Santa Rosa County, Florida commission approves first steps in turning local golf course into apartments

·2 min read

An apartment complex development at the old Moors Golf Club will be allowed to move ahead under the condition it adds additional setbacks and landscaping to create a barrier to its neighbors.

Santa Rosa County commissioners approved the East Avalon LLC development’s conditional use request at a special zoning meeting Thursday night, despite opposition from residents who wanted the 350-unit apartment buildings to go on the parcel’s northwest side farther away from the Moors subdivision.

Commissioner Bob Cole, whose district includes the Moors Golf Course, said it was his understanding that wetlands in that portion of the property prohibited building multi-story structures — which made it hard to appease the residents — but overall it was a worthwhile project.

“I feel for the folks who bought with the intention of having a golf course in their backyard, but I don’t see that ever coming back at this point, and I think the applicant has provided an excellent project,” he said.

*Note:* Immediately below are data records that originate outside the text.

### config.mk
export PLATFORM = sky130hd
export DESIGN_NAME = fcw_ctrl
export DESIGN_NICKNAME = d
export VERILOG_FILES = /design/src/hdl/fcw_pkg.sv /design/src/hdl/fcw_ctrl.sv
export SDC_FILE = /design/constraint.sdc
export NUM_CORES = 1
export LEC_CHECK = 0
export ABC_AREA = 0
export BUFFER_PORTS_ARGS = -buffer_cell sky130_fd_sc_hd__buf_2
export CORE_AREA = 4 4 41 43
export DETAILED_ROUTE_END_ITERATION = 7
export DIE_AREA = 0 0 45 47
export GPL_TIMING_DRIVEN = 0
export PLACE_DENSITY = 0.36
export SKIP_LAST_GASP = 1
export SYNTH_ARGS = -nofsm -noshare
export SYNTH_HDL_FRONTEND = slang
export SYNTH_SLANG_ARGS = --single-unit
### constraint.sdc
create_clock -name clk -period 1.12 [get_ports clk]
set_clock_uncertainty 0.05 [all_clocks]
set_input_delay 0.168 -clock clk [delete_from_list [all_inputs] [get_ports clk]]
set_output_delay 0.168 -clock clk [all_outputs]
set_load 0.05 [all_outputs]
### src/hdl/fcw_pkg.sv
// Shared types and constants for the FAT12 cluster chain walker.
// No dependencies; used by every other file of the block.
package fcw_pkg;

	localparam int TABLE_ENTRIES = 4096;
	localparam int MAX_BLOCKS    = 64;

	// Each table row holds one packed group: two 12-bit entries.
	localparam int GROUPS     = (TABLE_ENTRIES + 1) / 2;
	localparam int ROW_W      = (GROUPS > 1) ? $clog2(GROUPS) : 1;
	localparam int ENTRY_W    = 12;
	localparam int SIZE_W     = 20;
	localparam int OFFSET_W   = 21;
	localparam int BLK_W      = 6;
	localparam int BLK_SHIFT  = 9;
	localparam int BLOCKS_W   = SIZE_W + 1 - BLK_SHIFT;
	localparam logic [8:0] BLOCK_ROUND = 9'h1ff;

	localparam logic OP_LOAD = 1'b0;
	localparam logic OP_WALK = 1'b1;

	typedef enum logic [1:0] {
		PH_BYTE0 = 2'd0,
		PH_BYTE1 = 2'd1,
		PH_BYTE2 = 2'd2
	} fcw_phase_t;

	typedef enum logic [1:0] {
		ST_IDLE  = 2'd0,
		ST_EMIT  = 2'd1,
		ST_FETCH = 2'd2
	} fcw_state_t;

	typedef struct packed {
		logic                 opcode;
		logic [7:0]           table_byte;
		logic [ENTRY_W-1:0]   start_cluster;
		logic [SIZE_W-1:0]    file_size;
	} fcw_req_t;

	typedef struct packed {
		logic [ENTRY_W-1:0]   cluster;
		logic [OFFSET_W-1:0]  image_offset;
		logic [BLK_W-1:0]     block_number;
		logic                 last;
		logic                 truncated;
	} fcw_result_t;

	// Commands from the controller to the datapath.
	typedef struct packed {
		logic load_byte;
		logic walk_start;
		logic emit;
		logic advance;
	} fcw_cmd_t;

	// Status from the datapath to the controller.
	typedef struct packed {
		logic walk_empty;
		logic at_last;
	} fcw_status_t;

endpackage

### src/hdl/fcw_ctrl.sv
// Controller state machine of the FAT12 cluster chain walker.
// Depends on fcw_pkg for the state, command and status types.
module fcw_ctrl (
	input  logic                clk,
	input  logic                arst_n,
	input  logic                start,
	input  logic                opcode,
	input  fcw_pkg::fcw_status_t status,
	output fcw_pkg::fcw_cmd_t   cmd,
	output logic                busy,
	output logic                result_valid
);

	fcw_pkg::fcw_state_t state_q, state_next;

	always_ff @(posedge clk or negedge arst_n) begin
		if (!arst_n) begin
			state_q <= fcw_pkg::ST_IDLE;
		end else begin
			state_q <= state_next;
		end
	end

	always_comb begin
		state_next = state_q;
		case (state_q)
			fcw_pkg::ST_IDLE: begin
				if (start && opcode == fcw_pkg::OP_WALK && !status.walk_empty) begin
					state_next = fcw_pkg::ST_EMIT;
				end
			end
			fcw_pkg::ST_EMIT: begin
				if (status.at_last) begin
					state_next = fcw_pkg::ST_IDLE;
				end else begin
					state_next = fcw_pkg::ST_FETCH;
				end
			end
			fcw_pkg::ST_FETCH: begin
				state_next = fcw_pkg::ST_EMIT;
			end
			default: begin
				state_next = fcw_pkg::ST_IDLE;
			end
		endcase
	end

	always_comb begin
		cmd          = '0;
		busy         = 1'b1;
		result_valid = 1'b0;
		case (state_q)
			fcw_pkg::ST_IDLE: begin
				busy           = 1'b0;
				cmd.load_byte  = start && opcode == fcw_pkg::OP_LOAD;
				cmd.walk_start = start && opcode == fcw_pkg::OP_WALK;
			end
			fcw_pkg::ST_EMIT: begin
				cmd.emit     = 1'b1;
				result_valid = 1'b1;
			end
			fcw_pkg::ST_FETCH: begin
				cmd.advance = 1'b1;
			end
			default: begin
				busy = 1'b1;
			end
		endcase
	end

endmodule

==> impl_results.md <==
- Outcome: finished, violations left
- Failing checks: setup timing
- Reg clk slew, reported paths: about 0.03 ns
- Worst vdd ir: between 500 and 600 uV
- Crit. End Element: output pin
- GRT overflow: 0
- Max reg flops: 2
- Largest register by flop count: state_q
- PnR worst setup slack: -0.359 ns
- Worst-Margin Slew: roughly 0.25 ns
- Final net count: 37
- Register area share after synthesis: around two fifths
- Fin. Hold Viols: 0
- R2R setup slack: roughly 0.090 ns
- Type of origin of the critical path: register
- Drt initial violations: 0
- Core Area: approximately 1300 um2
- Die area: 2120 um2
- Die Height: about 47 um
- Final ANT Viol Nets: 0
- Ports: 12
- Vias in the first global route: 194
- Drt total wl: ~440 um
- WP data required: 0.90 ns
- Crit Path Max Fanout: 4
- Reg2reg start: state_q[0]
- Cell at the slowest stage of the critical path: dfrtp_2
- Slowest stage delay, CP: 0.41 ns
- Share of cells above drive strength 1: about 80%
- Worst Hold Launch: status[0]
- Setup Viol. Count Final: 6
- # DRC: 0
- Via count: roughly 160
- Row cnt: 13
- Final Util: between 20% and 30%
- Initial Util: 9.23%
- Port-buffer cells: 11
- Max Fclk: a little under 700 MHz
- Maxcap violations: 0
- Mapped Cells: 12
- Post-Syn Area: 120 um2
- Pre-antenna DRT Iters: 1
- Hold Path Sink: state_q[1]
- Worst slew margin: between 80% and 90%
- Slew Viols, Final: 0
- Worst hold-check path type: in -> reg
- Initial antenna violation count: 0
- Hold path depth: 2
- Vias per cell: 3.61
- RSZ-0062 raised after global routing: yes
- Yosys warnings: 0
- Clock buffer depth: 2
- Pre-CTS setup slack: -0.247 ns
- Setup crit start: state_q[0]
- Worst-skew pair later-pin latency: 0.23 ns
- TritonCTS sink count: 2
- First-pass GRT wire length: between 700 and 800 um
- CP Cell Sequence: or2_4 > nor3b_4 > buf_6
- Largest net degree at the start of global routing: 5
- Yosys reg bits: 2
- GP Congestion: about 0.63
- Syn nets: 18
- Worst path bufs/invs: 1
- GRT Total Usage: 5.45%
- Per-cell routed wire length: around 10 um
- CP delay by family, top: simple AND/OR/NAND/NOR gates
- Clock Tree Root: clkbuf_4
- WP data arrival: between 1 and 1.5 ns
- Largest regs: state_q x2
- Die width: 45 um
- Crit path time final: 1.48 ns
- Diodes inserted: 0
- TritonCTS clock tree: built
- Worst reg2reg path endpoint: state_q[1]
- Num CTS Buffers: 3
- Crit share post-route: 132%
- Leakage Power: 0.148 nW
- H-tree levels: 1
- Pwr per Cell Area: between 1000 and 1500 nW/um2
- R2R depth: 3
- Synth unique cells: 11
- CP Class: reg -> out
- Post-Synthesis Mean Instance Area: about 10 um2
- Syn-to-layout area delta: 164%
==> how the worst max path moves through the flow <==
stage / endpoint / cells after the start / slack (ns)
detailed placement: cmd[3] / 3 / -0.25
floorplan: cmd[3] / 2 / -0.37
CTS: cmd[3] / 3 / -0.37
global placement: cmd[3] / 3 / -0.23
global route: cmd[3] / 3 / -0.40
finish: cmd[3] / 3 / -0.36
==> metal layers <==
| layer | track usage [%] | part of all wire (%) |
|---|---|---|
| met4 | 5.26 | 0 |
| met2 | 8.47 | 52 |
| met5 | 0 | 0 |
| met3 | 2.68 | 12 |
| met1 | 5.24 | 36 |
==> repair_timing <==
action                                 in CTS  in global routing
buffers inserted                            2                  0
setup endpoints to repair                   6                  6
hold buffers                                1                  0
pin swaps                                   2                  0
gates resized for setup                    11                  3
endpoints found under the hold margin       2                  0
==> synth_stat cells <==
library cell | count | share of area (%)
or2_1 | 1 | 5.2
nor4bb_1 | 1 | 8.3
dfrtp_1 | 2 | 42
nand3b_1 | 1 | 6.3
inv_1 | 1 | 3.1
nor3b_2 | 1 | 10
buf_4 | 1 | 6.3
a21oi_1 | 1 | 4.2
nor2b_1 | 1 | 5.2
and2b_1 | 1 | 6.3
nor2_1 | 1 | 3.1
==> stage by stage <==
step / total power, mW / instance area, um2 / TNS [ns] / hold WS [ns] / instances
2_1_floorplan: 0.192 / 154 / -0.829 / -0.178 / 12
3_3_place_gp: 0.220 / 228 / -0.478 / -0.0969 / 38
3_5_place_dp: 0.222 / 228 / -0.530 / -0.0947 / 38
4_1_cts: 0.421 / 308 / -1.60 / 0.0458 / 44
5_1_grt: 0.446 / 317 / -1.75 / 0.0576 / 44
6_report: 0.418 / 317 / -1.49 / 0.0602 / 44
==> cell type report <==
type	count	area, um2
buffer	1	15.0
clock buffer	3	22.5
fill	157	985
inverter	1	3.75
multi-input combinational	8	85.1
sequential	2	52.6
tap	15	18.8
timing repair buffer	14	119
==> cell families (layout without fill, tap and decap cells) <==
family                 Yosys count  count (layout)  share of synthesized area (%)
AND/OR/NAND/NOR                  7               7                           44.8
buffers and inverters            2              19                           9.37
AO/OA/AOI/OAI                    1               1                           4.16
flip-flops                       2               2                           41.7
==> worst register-to-register path: stages, from the launching register on <==
cell and delay, ns:
dfrtp_2 0.41, buf_4 0.14, and2b_4 0.18, nor2b_1 0.13
==> power by group <==
part	internal, mW	switching [mW]	leakage (nW)
Combinational	0.0793	0.0942	0.110
Clock	0.118	0.0421	0.0138
Sequential	0.0785	0.00593	0.0239
Total	0.276	0.142	0.148
==> layout by cell type (no fill, tap or decap) <==
| cell | instances |
|---|---|
| nor2_1 | 1 |
| or2_4 | 1 |
| buf_2 | 6 |
| inv_1 | 1 |
| buf_8 | 3 |
| nor4bb_4 | 1 |
| dfrtp_2 | 2 |
| nand3b_1 | 1 |
| nor3b_4 | 1 |
| a21oi_1 | 1 |
| clkbuf_4 | 3 |
| buf_6 | 3 |
| and2b_4 | 1 |
| nor2b_1 | 1 |
| dlygate4sd3_1 | 1 |
| buf_4 | 2 |
Power figures use the tool's default switching activity.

Developer representative Rodney Sutton said the overall plan is to develop the front as apartments and single-family homes, with a mix of retail and commerce mixed in toward the back, though the conditional use to build the apartments was the only element up for discussion Thursday.

He said there would likely be a traffic light installed along Avalon Boulevard as part of that plan, though the state often requires an existing overwhelming capacity to permit new lights, which won’t come until there are increased residents coming to and from the area.

Many of the residents who spoke Thursday weren’t necessarily opposed to the concept, but didn’t want the three- or four-story building overlooking their homes, something Sutton said would be negated by the additional setbacks and landscaping.

“I get it, you guys need apartment buildings in Santa Rosa County, 100% we understand. … We’re not opposed, we just don’t want it right in the backyard,” resident Mike Johnson said.

Ultimately the commission approved the development moving ahead under the conditions the developer design with the buffers and additional tree plantings the neighbors had agreed to.

The developer will now need to submit an engineered commercial site plan to begin “horizontal improvements” like parking, landscaping, and stormwater work, then once they get a development order, building plans will be reviewed.